Work to be completed: Scan the listing below. Report each line that includes "with".

+ + + + + + +

`src/rtl/wshb_sdram_arbiter_pkg.sv`:
```
// ============================================================================
// Module   : wshb_arb_pkg
// Brief    : Shared types and Wishbone cycle-type codes for the SDRAM arbiter.
// Revision : 1.0 - initial release
// ============================================================================
`default_nettype none

package wshb_arb_pkg;

    typedef enum logic [1:0] {
        IDLE    = 2'd0,
        GNT_VGA = 2'd1,
        GNT_WR  = 2'd2
    } arb_state_t;

    typedef enum logic {
        REQ_VGA = 1'b0,
        REQ_WR  = 1'b1
    } req_id_t;

    localparam logic [2:0] CTI_CLASSIC = 3'b000;
    localparam logic [2:0] CTI_CONST   = 3'b001;
    localparam logic [2:0] CTI_INCR    = 3'b010;
    localparam logic [2:0] CTI_EOB     = 3'b111;

endpackage

`default_nettype wire

```
`src/rtl/wshb_if.sv`:
```
// ============================================================================
// Module   : wshb_if
// Brief    : Wishbone B4 bus bundle with master and slave modports.
// Revision : 1.0 - initial release
// ============================================================================
`default_nettype none

interface wshb_if #(
    parameter int DATA_BYTES = 4
);
    logic                    cyc;
    logic                    stb;
    logic                    we;
    logic [31:0]             adr;
    logic [8*DATA_BYTES-1:0] dat_ms;
    logic [8*DATA_BYTES-1:0] dat_sm;
    logic [DATA_BYTES-1:0]   sel;
    logic [2:0]              cti;
    logic [1:0]              bte;
    logic                    ack;
    logic                    err;
    logic                    rty;

    modport master (
        output cyc, stb, we, adr, dat_ms, sel, cti, bte,
        input  ack, err, rty, dat_sm
    );

    modport slave (
        input  cyc, stb, we, adr, dat_ms, sel, cti, bte,
        output ack, err, rty, dat_sm
    );
endinterface

`default_nettype wire

```
`src/rtl/wshb_sdram_arbiter_fsm.sv`:
```
// ============================================================================
// Module   : wshb_arb_fsm
// Brief    : Non-preemptive cyc-delimited grant FSM with saturating hold count.
//            WSHB_ARB_VGA_PRIO_EN selects fixed VGA priority over round-robin.
// Revision : 1.0 - initial release
// ============================================================================
`default_nettype none

module wshb_arb_fsm
    import wshb_arb_pkg::*;
#(
    parameter int HOLD_CNT_W = 16
) (
    input  logic                  clk,
    input  logic                  rst,
    input  logic                  i_vga_cyc,
    input  logic                  i_wr_cyc,
    output logic                  o_gnt_vga,
    output logic                  o_gnt_wr,
    output logic [HOLD_CNT_W-1:0] o_hold_cnt
);

    localparam logic [1:0] c_ST_IDLE    = IDLE;
    localparam logic [1:0] c_ST_GNT_VGA = GNT_VGA;
    localparam logic [1:0] c_ST_GNT_WR  = GNT_WR;
    localparam logic [HOLD_CNT_W-1:0] c_CNT_ONE = {{(HOLD_CNT_W-1){1'b0}}, 1'b1};

    logic [1:0]            r_state;
    logic [1:0]            w_state_nxt;
    logic [HOLD_CNT_W-1:0] r_hold_cnt;
    logic                  w_vga_turn;

    // vga_turn: on a tie, VGA takes the bus
    function automatic logic [1:0] f_pick(input logic vga, input logic wr, input logic vga_turn);
        if (vga && (!wr || vga_turn)) return c_ST_GNT_VGA;
        if (wr)                       return c_ST_GNT_WR;
        return c_ST_IDLE;
    endfunction

`ifdef WSHB_ARB_VGA_PRIO_EN
    assign w_vga_turn = 1'b1;
`else
    req_id_t r_last_srv;
    req_id_t w_last_nxt;

    assign w_vga_turn = (r_last_srv == REQ_WR);
`endif

    always_comb begin
        w_state_nxt = r_state;
`ifndef WSHB_ARB_VGA_PRIO_EN
        w_last_nxt  = r_last_srv;
`endif
        case (r_state)
            c_ST_IDLE:    w_state_nxt = f_pick(i_vga_cyc, i_wr_cyc, w_vga_turn);
            c_ST_GNT_VGA: if (!i_vga_cyc) begin
`ifndef WSHB_ARB_VGA_PRIO_EN
                w_last_nxt  = REQ_VGA;
`endif
                w_state_nxt = f_pick(i_vga_cyc, i_wr_cyc, 1'b0);
            end
            c_ST_GNT_WR:  if (!i_wr_cyc) begin
`ifndef WSHB_ARB_VGA_PRIO_EN
                w_last_nxt  = REQ_WR;
`endif
                w_state_nxt = f_pick(i_vga_cyc, i_wr_cyc, 1'b1);
            end
            default:      w_state_nxt = c_ST_IDLE;
        endcase
    end

    always_ff @(posedge clk) begin
        if (rst) begin
            r_state    <= c_ST_IDLE;
            r_hold_cnt <= '0;
`ifndef WSHB_ARB_VGA_PRIO_EN
            r_last_srv <= REQ_WR;
`endif
        end else begin
            r_state <= w_state_nxt;
`ifndef WSHB_ARB_VGA_PRIO_EN
            r_last_srv <= w_last_nxt;
`endif
            if (w_state_nxt != r_state || r_state == c_ST_IDLE)
                r_hold_cnt <= '0;
            else if (r_hold_cnt != '1)
                r_hold_cnt <= r_hold_cnt + c_CNT_ONE;
        end
    end

    assign o_gnt_vga  = (r_state == c_ST_GNT_VGA);
    assign o_gnt_wr   = (r_state == c_ST_GNT_WR);
    assign o_hold_cnt = r_hold_cnt;

endmodule

`default_nettype wire

```
`src/rtl/wshb_sdram_arbiter.sv`:
```
// ============================================================================
// Module   : wshb_sdram_arbiter
// Brief    : Shares the SDRAM Wishbone slave between the VGA reader and the
//            framebuffer writer. WSHB_ARB_VGA_PRIO_EN selects fixed priority.
// Revision : 1.0 - initial release
// ============================================================================
`default_nettype none

module wshb_sdram_arbiter
    import wshb_arb_pkg::*;
#(
    parameter int DATA_BYTES = 4,
    parameter int HOLD_CNT_W = 16
) (
    input  logic                  sys_clk,
    input  logic                  sys_rst,
    wshb_if.slave                 wshb_ifs_vga,
    wshb_if.slave                 wshb_ifs_wr,
    wshb_if.master                wshb_ifm,
    output logic                  gnt_vga,
    output logic                  gnt_wr,
    output logic [HOLD_CNT_W-1:0] hold_cnt
);

    logic [8*DATA_BYTES-1:0] w_dat_ms;
    logic [8*DATA_BYTES-1:0] w_dat_sm;

    wshb_arb_fsm #(
        .HOLD_CNT_W (HOLD_CNT_W)
    ) u_fsm (
        .clk        (sys_clk),
        .rst        (sys_rst),
        .i_vga_cyc  (wshb_ifs_vga.cyc),
        .i_wr_cyc   (wshb_ifs_wr.cyc),
        .o_gnt_vga  (gnt_vga),
        .o_gnt_wr   (gnt_wr),
        .o_hold_cnt (hold_cnt)
    );

    // Forward path: selected purely by the registered grant, never by ack
    assign wshb_ifm.cyc = (gnt_vga & wshb_ifs_vga.cyc) | (gnt_wr & wshb_ifs_wr.cyc);
    assign wshb_ifm.stb = (gnt_vga & wshb_ifs_vga.stb) | (gnt_wr & wshb_ifs_wr.stb);
    assign wshb_ifm.we  = (gnt_vga & wshb_ifs_vga.we)  | (gnt_wr & wshb_ifs_wr.we);
    assign wshb_ifm.adr = gnt_vga ? wshb_ifs_vga.adr : (gnt_wr ? wshb_ifs_wr.adr : '0);
    assign wshb_ifm.sel = gnt_vga ? wshb_ifs_vga.sel : (gnt_wr ? wshb_ifs_wr.sel : '0);
    assign wshb_ifm.cti = gnt_vga ? wshb_ifs_vga.cti : (gnt_wr ? wshb_ifs_wr.cti : '0);
    assign wshb_ifm.bte = gnt_vga ? wshb_ifs_vga.bte : (gnt_wr ? wshb_ifs_wr.bte : '0);
    assign w_dat_ms     = gnt_vga ? wshb_ifs_vga.dat_ms : (gnt_wr ? wshb_ifs_wr.dat_ms : '0);
    assign wshb_ifm.dat_ms = w_dat_ms;

    // Return path: the non-granted master sees a silent slave and stalls
    assign w_dat_sm            = wshb_ifm.dat_sm;
    assign wshb_ifs_vga.ack    = gnt_vga & wshb_ifm.ack;
    assign wshb_ifs_vga.err    = gnt_vga & wshb_ifm.err;
    assign wshb_ifs_vga.rty    = gnt_vga & wshb_ifm.rty;
    assign wshb_ifs_vga.dat_sm = gnt_vga ? w_dat_sm : '0;
    assign wshb_ifs_wr.ack     = gnt_wr & wshb_ifm.ack;
    assign wshb_ifs_wr.err     = gnt_wr & wshb_ifm.err;
    assign wshb_ifs_wr.rty     = gnt_wr & wshb_ifm.rty;
    assign wshb_ifs_wr.dat_sm  = gnt_wr ? w_dat_sm : '0;

endmodule

`default_nettype wire

```
`src/flat_wrapper.sv`:
```
// flat-port wrapper written by rule: the top's interface ports become plain ports
module wshb_sdram_arbiter_flat import wshb_arb_pkg::*;
#(
    parameter int DATA_BYTES = 4,
    parameter int HOLD_CNT_W = 16
)
  (sys_clk, sys_rst, gnt_vga, gnt_wr, hold_cnt, wshb_ifs_vga_cyc, wshb_ifs_vga_stb, wshb_ifs_vga_we, wshb_ifs_vga_adr, wshb_ifs_vga_dat_ms, wshb_ifs_vga_sel, wshb_ifs_vga_cti, wshb_ifs_vga_bte, wshb_ifs_vga_ack, wshb_ifs_vga_err, wshb_ifs_vga_rty, wshb_ifs_vga_dat_sm, wshb_ifs_wr_cyc, wshb_ifs_wr_stb, wshb_ifs_wr_we, wshb_ifs_wr_adr, wshb_ifs_wr_dat_ms, wshb_ifs_wr_sel, wshb_ifs_wr_cti, wshb_ifs_wr_bte, wshb_ifs_wr_ack, wshb_ifs_wr_err, wshb_ifs_wr_rty, wshb_ifs_wr_dat_sm, wshb_ifm_cyc, wshb_ifm_stb, wshb_ifm_we, wshb_ifm_adr, wshb_ifm_dat_ms, wshb_ifm_sel, wshb_ifm_cti, wshb_ifm_bte, wshb_ifm_ack, wshb_ifm_err, wshb_ifm_rty, wshb_ifm_dat_sm);
  wshb_if #(.DATA_BYTES(DATA_BYTES)) wshb_ifs_vga_i ();
  wshb_if #(.DATA_BYTES(DATA_BYTES)) wshb_ifs_wr_i ();
  wshb_if #(.DATA_BYTES(DATA_BYTES)) wshb_ifm_i ();
  input  logic sys_clk;
  input  logic sys_rst;
  output logic gnt_vga;
  output logic gnt_wr;
  output logic [HOLD_CNT_W-1:0] hold_cnt;
  input wire logic [$bits(wshb_ifs_vga_i.cyc)-1:0] wshb_ifs_vga_cyc;
  input wire logic [$bits(wshb_ifs_vga_i.stb)-1:0] wshb_ifs_vga_stb;
  input wire logic [$bits(wshb_ifs_vga_i.we)-1:0] wshb_ifs_vga_we;
  input wire logic [$bits(wshb_ifs_vga_i.adr)-1:0] wshb_ifs_vga_adr;
  input wire logic [$bits(wshb_ifs_vga_i.dat_ms)-1:0] wshb_ifs_vga_dat_ms;
  input wire logic [$bits(wshb_ifs_vga_i.sel)-1:0] wshb_ifs_vga_sel;
  input wire logic [$bits(wshb_ifs_vga_i.cti)-1:0] wshb_ifs_vga_cti;
  input wire logic [$bits(wshb_ifs_vga_i.bte)-1:0] wshb_ifs_vga_bte;
  output wire logic [$bits(wshb_ifs_vga_i.ack)-1:0] wshb_ifs_vga_ack;
  output wire logic [$bits(wshb_ifs_vga_i.err)-1:0] wshb_ifs_vga_err;
  output wire logic [$bits(wshb_ifs_vga_i.rty)-1:0] wshb_ifs_vga_rty;
  output wire logic [$bits(wshb_ifs_vga_i.dat_sm)-1:0] wshb_ifs_vga_dat_sm;
  input wire logic [$bits(wshb_ifs_wr_i.cyc)-1:0] wshb_ifs_wr_cyc;
  input wire logic [$bits(wshb_ifs_wr_i.stb)-1:0] wshb_ifs_wr_stb;
  input wire logic [$bits(wshb_ifs_wr_i.we)-1:0] wshb_ifs_wr_we;
  input wire logic [$bits(wshb_ifs_wr_i.adr)-1:0] wshb_ifs_wr_adr;
  input wire logic [$bits(wshb_ifs_wr_i.dat_ms)-1:0] wshb_ifs_wr_dat_ms;
  input wire logic [$bits(wshb_ifs_wr_i.sel)-1:0] wshb_ifs_wr_sel;
  input wire logic [$bits(wshb_ifs_wr_i.cti)-1:0] wshb_ifs_wr_cti;
  input wire logic [$bits(wshb_ifs_wr_i.bte)-1:0] wshb_ifs_wr_bte;
  output wire logic [$bits(wshb_ifs_wr_i.ack)-1:0] wshb_ifs_wr_ack;
  output wire logic [$bits(wshb_ifs_wr_i.err)-1:0] wshb_ifs_wr_err;
  output wire logic [$bits(wshb_ifs_wr_i.rty)-1:0] wshb_ifs_wr_rty;
  output wire logic [$bits(wshb_ifs_wr_i.dat_sm)-1:0] wshb_ifs_wr_dat_sm;
  output wire logic [$bits(wshb_ifm_i.cyc)-1:0] wshb_ifm_cyc;
  output wire logic [$bits(wshb_ifm_i.stb)-1:0] wshb_ifm_stb;
  output wire logic [$bits(wshb_ifm_i.we)-1:0] wshb_ifm_we;
  output wire logic [$bits(wshb_ifm_i.adr)-1:0] wshb_ifm_adr;
  output wire logic [$bits(wshb_ifm_i.dat_ms)-1:0] wshb_ifm_dat_ms;
  output wire logic [$bits(wshb_ifm_i.sel)-1:0] wshb_ifm_sel;
  output wire logic [$bits(wshb_ifm_i.cti)-1:0] wshb_ifm_cti;
  output wire logic [$bits(wshb_ifm_i.bte)-1:0] wshb_ifm_bte;
  input wire logic [$bits(wshb_ifm_i.ack)-1:0] wshb_ifm_ack;
  input wire logic [$bits(wshb_ifm_i.err)-1:0] wshb_ifm_err;
  input wire logic [$bits(wshb_ifm_i.rty)-1:0] wshb_ifm_rty;
  input wire logic [$bits(wshb_ifm_i.dat_sm)-1:0] wshb_ifm_dat_sm;
  assign wshb_ifs_vga_i.cyc = wshb_ifs_vga_cyc;
  assign wshb_ifs_vga_i.stb = wshb_ifs_vga_stb;
  assign wshb_ifs_vga_i.we = wshb_ifs_vga_we;
  assign wshb_ifs_vga_i.adr = wshb_ifs_vga_adr;
  assign wshb_ifs_vga_i.dat_ms = wshb_ifs_vga_dat_ms;
  assign wshb_ifs_vga_i.sel = wshb_ifs_vga_sel;
  assign wshb_ifs_vga_i.cti = wshb_ifs_vga_cti;
  assign wshb_ifs_vga_i.bte = wshb_ifs_vga_bte;
  assign wshb_ifs_vga_ack = wshb_ifs_vga_i.ack;
  assign wshb_ifs_vga_err = wshb_ifs_vga_i.err;
  assign wshb_ifs_vga_rty = wshb_ifs_vga_i.rty;
  assign wshb_ifs_vga_dat_sm = wshb_ifs_vga_i.dat_sm;
  assign wshb_ifs_wr_i.cyc = wshb_ifs_wr_cyc;
  assign wshb_ifs_wr_i.stb = wshb_ifs_wr_stb;
  assign wshb_ifs_wr_i.we = wshb_ifs_wr_we;
  assign wshb_ifs_wr_i.adr = wshb_ifs_wr_adr;
  assign wshb_ifs_wr_i.dat_ms = wshb_ifs_wr_dat_ms;
  assign wshb_ifs_wr_i.sel = wshb_ifs_wr_sel;
  assign wshb_ifs_wr_i.cti = wshb_ifs_wr_cti;
  assign wshb_ifs_wr_i.bte = wshb_ifs_wr_bte;
  assign wshb_ifs_wr_ack = wshb_ifs_wr_i.ack;
  assign wshb_ifs_wr_err = wshb_ifs_wr_i.err;
  assign wshb_ifs_wr_rty = wshb_ifs_wr_i.rty;
  assign wshb_ifs_wr_dat_sm = wshb_ifs_wr_i.dat_sm;
  assign wshb_ifm_cyc = wshb_ifm_i.cyc;
  assign wshb_ifm_stb = wshb_ifm_i.stb;
  assign wshb_ifm_we = wshb_ifm_i.we;
  assign wshb_ifm_adr = wshb_ifm_i.adr;
  assign wshb_ifm_dat_ms = wshb_ifm_i.dat_ms;
  assign wshb_ifm_sel = wshb_ifm_i.sel;
  assign wshb_ifm_cti = wshb_ifm_i.cti;
  assign wshb_ifm_bte = wshb_ifm_i.bte;
  assign wshb_ifm_i.ack = wshb_ifm_ack;
  assign wshb_ifm_i.err = wshb_ifm_err;
  assign wshb_ifm_i.rty = wshb_ifm_rty;
  assign wshb_ifm_i.dat_sm = wshb_ifm_dat_sm;
  wshb_sdram_arbiter #(.DATA_BYTES(DATA_BYTES), .HOLD_CNT_W(HOLD_CNT_W)) u_core (.sys_clk(sys_clk), .sys_rst(sys_rst), .wshb_ifs_vga(wshb_ifs_vga_i), .wshb_ifs_wr(wshb_ifs_wr_i), .wshb_ifm(wshb_ifm_i), .gnt_vga(gnt_vga), .gnt_wr(gnt_wr), .hold_cnt(hold_cnt));
endmodule
```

+ + + + + + +

Completed exercise:
// Brief    : Wishbone B4 bus bundle with master and slave modports.
// Brief    : Non-preemptive cyc-delimited grant FSM with saturating hold count.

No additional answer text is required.